Closely linked to suicide is poverty.

In Northern Ireland, more than a quarter of adults are either jobless or not even looking for work -- marking the highest rate of such economic inactivity in the U.K.

In Northern Ireland, 13.6% of children live in long-term workless households – versus a U.K. average of 8.2%. In the most deprived parts of Northern Ireland, the suicide rate is almost twice the average for the whole province. Men ages 30-34 living in North Belfast, a very deprived area, are at the highest risk of suicide in the entire U.K.

“Even in Belfast, the spike in suicide rates is crazy,” professional soccer player Chris Kerr said. “It’s really gone through the roof.
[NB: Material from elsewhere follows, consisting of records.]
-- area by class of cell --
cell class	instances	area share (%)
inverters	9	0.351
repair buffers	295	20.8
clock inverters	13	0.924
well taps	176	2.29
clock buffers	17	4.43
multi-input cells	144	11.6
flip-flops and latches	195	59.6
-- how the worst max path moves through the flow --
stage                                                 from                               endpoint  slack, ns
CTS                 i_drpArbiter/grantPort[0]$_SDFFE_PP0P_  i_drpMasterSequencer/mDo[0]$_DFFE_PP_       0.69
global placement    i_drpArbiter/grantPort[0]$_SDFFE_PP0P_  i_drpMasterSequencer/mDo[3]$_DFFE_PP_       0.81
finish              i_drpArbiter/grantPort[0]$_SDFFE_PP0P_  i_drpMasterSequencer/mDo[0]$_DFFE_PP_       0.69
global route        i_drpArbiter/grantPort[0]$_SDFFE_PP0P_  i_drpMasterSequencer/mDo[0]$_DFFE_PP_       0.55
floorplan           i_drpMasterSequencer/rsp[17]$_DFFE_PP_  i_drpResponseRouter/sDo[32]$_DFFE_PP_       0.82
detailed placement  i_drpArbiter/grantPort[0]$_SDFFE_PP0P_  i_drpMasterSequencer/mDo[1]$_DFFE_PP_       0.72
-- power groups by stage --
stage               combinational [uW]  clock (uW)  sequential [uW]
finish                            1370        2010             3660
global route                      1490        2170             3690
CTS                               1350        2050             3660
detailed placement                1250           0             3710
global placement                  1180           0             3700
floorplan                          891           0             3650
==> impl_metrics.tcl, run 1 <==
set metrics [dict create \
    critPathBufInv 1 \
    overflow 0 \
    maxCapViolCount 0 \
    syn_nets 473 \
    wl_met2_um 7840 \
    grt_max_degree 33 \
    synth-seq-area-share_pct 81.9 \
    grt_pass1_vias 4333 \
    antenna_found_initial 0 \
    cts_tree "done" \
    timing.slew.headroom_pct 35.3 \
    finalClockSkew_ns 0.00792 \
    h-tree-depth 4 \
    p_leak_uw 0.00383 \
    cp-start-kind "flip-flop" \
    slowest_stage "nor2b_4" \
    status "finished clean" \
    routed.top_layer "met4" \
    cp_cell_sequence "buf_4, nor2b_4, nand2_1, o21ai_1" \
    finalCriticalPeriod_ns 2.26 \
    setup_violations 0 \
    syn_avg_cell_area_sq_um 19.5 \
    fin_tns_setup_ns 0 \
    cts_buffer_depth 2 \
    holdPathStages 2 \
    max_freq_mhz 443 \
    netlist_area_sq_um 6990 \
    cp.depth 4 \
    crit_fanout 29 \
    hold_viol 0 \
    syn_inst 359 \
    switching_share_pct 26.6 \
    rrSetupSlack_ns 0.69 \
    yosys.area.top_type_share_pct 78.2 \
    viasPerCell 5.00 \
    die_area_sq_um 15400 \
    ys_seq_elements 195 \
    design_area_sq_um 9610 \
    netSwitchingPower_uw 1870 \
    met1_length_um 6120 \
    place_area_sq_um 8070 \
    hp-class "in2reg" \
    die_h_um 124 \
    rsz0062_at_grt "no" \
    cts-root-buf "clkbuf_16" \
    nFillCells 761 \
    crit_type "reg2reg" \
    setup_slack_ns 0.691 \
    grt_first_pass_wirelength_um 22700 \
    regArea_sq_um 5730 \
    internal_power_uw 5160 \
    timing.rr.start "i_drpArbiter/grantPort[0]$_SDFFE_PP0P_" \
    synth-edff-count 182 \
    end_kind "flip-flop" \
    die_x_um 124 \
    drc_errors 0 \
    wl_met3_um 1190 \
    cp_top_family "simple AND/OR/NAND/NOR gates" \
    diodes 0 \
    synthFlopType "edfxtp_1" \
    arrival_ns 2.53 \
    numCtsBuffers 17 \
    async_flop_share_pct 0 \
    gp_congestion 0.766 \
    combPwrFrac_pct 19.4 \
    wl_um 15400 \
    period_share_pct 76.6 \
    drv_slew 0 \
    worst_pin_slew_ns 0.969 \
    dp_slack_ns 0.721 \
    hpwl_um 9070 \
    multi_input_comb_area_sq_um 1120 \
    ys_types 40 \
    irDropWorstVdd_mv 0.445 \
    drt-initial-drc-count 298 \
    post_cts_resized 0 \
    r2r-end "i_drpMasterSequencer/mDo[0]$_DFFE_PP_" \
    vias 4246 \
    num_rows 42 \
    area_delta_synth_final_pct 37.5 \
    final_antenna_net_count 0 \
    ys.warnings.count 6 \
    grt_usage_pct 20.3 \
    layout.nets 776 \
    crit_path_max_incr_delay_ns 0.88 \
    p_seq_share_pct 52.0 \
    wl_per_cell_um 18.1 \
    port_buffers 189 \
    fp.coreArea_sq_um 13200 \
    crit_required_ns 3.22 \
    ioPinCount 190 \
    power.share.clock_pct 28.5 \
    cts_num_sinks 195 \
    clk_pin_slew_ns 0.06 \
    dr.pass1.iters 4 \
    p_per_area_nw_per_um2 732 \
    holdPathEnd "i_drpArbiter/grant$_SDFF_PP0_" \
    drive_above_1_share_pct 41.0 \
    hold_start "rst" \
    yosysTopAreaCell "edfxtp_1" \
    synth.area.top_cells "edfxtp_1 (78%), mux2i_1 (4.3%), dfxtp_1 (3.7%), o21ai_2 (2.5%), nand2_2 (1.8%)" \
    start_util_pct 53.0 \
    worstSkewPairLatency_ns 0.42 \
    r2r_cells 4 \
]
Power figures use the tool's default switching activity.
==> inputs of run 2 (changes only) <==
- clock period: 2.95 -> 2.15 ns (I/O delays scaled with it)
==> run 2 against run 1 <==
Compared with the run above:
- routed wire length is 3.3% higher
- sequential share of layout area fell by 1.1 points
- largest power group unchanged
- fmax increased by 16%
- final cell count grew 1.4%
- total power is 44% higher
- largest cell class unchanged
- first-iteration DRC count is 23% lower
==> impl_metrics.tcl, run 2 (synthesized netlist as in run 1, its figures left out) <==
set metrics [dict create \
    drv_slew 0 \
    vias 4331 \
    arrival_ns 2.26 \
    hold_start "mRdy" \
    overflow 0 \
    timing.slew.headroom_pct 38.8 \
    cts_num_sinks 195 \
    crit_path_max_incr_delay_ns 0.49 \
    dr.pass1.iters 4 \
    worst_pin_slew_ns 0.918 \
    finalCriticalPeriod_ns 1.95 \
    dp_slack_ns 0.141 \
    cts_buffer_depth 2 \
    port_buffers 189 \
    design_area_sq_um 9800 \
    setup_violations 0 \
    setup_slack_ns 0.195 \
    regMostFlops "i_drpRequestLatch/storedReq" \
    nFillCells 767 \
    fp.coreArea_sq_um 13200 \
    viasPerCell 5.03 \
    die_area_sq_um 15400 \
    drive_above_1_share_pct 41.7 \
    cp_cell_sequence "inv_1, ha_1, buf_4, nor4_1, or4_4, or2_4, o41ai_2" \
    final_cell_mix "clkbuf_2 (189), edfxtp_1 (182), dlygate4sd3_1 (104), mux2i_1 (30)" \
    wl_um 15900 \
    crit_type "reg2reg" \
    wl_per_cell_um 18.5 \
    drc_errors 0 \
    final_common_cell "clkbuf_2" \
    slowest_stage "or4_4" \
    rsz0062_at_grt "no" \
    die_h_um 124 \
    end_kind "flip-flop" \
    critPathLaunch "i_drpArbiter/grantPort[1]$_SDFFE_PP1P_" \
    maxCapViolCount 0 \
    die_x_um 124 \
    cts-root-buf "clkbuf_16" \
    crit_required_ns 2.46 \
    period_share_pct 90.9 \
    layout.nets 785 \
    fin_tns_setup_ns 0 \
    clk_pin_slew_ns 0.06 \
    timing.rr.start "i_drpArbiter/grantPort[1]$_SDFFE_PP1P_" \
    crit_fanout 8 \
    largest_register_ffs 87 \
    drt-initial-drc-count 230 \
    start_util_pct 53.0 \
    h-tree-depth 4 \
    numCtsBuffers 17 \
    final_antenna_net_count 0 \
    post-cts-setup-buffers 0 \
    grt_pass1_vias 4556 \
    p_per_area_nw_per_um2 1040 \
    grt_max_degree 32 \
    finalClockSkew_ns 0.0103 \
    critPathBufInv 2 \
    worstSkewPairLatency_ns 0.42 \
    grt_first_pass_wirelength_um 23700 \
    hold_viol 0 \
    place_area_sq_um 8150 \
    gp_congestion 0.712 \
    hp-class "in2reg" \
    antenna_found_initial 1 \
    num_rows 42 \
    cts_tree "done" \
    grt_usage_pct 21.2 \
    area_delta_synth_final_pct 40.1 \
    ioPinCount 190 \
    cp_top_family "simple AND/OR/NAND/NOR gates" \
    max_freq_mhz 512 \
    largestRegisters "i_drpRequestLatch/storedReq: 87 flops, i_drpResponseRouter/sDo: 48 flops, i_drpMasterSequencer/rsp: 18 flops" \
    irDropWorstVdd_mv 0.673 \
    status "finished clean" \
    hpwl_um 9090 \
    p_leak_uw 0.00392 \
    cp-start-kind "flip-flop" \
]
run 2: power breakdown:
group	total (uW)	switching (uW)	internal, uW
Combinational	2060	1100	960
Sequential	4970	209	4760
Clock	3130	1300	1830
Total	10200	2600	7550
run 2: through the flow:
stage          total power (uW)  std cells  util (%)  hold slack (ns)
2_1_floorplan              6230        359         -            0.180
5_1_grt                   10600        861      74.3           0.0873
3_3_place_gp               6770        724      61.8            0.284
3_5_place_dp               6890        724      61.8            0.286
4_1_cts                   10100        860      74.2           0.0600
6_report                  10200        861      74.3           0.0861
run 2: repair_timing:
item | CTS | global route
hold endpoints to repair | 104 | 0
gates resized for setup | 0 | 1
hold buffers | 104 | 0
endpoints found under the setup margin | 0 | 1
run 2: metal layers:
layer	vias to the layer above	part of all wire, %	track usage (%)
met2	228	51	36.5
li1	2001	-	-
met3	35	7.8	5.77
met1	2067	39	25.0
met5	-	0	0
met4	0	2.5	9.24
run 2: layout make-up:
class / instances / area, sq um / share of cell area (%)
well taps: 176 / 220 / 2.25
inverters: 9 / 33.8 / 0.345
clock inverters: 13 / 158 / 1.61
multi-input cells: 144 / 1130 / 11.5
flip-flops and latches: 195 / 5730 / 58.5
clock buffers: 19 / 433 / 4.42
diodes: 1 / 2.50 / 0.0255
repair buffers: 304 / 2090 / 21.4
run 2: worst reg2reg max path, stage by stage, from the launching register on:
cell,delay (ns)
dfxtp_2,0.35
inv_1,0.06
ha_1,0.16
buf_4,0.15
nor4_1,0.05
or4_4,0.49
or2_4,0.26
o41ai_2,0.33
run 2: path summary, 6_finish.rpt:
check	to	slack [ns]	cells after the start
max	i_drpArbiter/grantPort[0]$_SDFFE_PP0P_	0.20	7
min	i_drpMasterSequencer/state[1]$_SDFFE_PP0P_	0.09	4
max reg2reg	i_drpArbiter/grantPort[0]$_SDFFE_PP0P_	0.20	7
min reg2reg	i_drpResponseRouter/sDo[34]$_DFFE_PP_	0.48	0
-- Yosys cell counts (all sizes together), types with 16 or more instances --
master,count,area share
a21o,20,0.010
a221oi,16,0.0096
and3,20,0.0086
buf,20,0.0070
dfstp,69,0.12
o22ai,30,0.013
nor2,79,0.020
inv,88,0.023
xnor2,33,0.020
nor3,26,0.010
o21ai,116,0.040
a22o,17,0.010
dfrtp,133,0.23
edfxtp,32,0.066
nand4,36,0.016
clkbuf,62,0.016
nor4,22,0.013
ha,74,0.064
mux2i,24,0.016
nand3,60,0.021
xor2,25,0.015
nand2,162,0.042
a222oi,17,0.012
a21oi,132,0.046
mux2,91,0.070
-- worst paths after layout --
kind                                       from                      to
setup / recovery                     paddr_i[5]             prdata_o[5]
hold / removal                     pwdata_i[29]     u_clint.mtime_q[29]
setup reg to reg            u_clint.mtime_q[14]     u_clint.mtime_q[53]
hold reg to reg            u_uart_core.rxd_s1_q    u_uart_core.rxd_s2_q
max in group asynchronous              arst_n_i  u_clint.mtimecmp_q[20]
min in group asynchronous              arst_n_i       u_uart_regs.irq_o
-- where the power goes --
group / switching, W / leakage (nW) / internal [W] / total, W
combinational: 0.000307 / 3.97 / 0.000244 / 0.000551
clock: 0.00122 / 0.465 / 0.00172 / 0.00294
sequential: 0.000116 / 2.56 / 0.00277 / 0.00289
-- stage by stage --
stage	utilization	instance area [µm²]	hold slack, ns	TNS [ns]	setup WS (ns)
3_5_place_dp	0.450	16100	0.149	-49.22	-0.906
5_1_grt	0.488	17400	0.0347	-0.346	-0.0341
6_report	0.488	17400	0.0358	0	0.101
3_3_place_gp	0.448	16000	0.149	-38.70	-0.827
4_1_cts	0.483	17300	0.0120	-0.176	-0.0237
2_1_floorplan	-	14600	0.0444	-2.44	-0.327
I’m from West Belfast and it’s [bad] in the North in general but in West Belfast where I live, it’s just been crazy. It’s every other day you hear of one or there’s just an influx or spate of them in a short period of time.

"You hear it going from 12-year-olds right up to I’ve even heard of men in their 70s [dying by suicide] recently. So it’s a hard one, you don’t know if it’s the increase in using smartphones or the likes of Brexit or people with financial problems, or betting, because gambling is a big issue for a lot of people too.”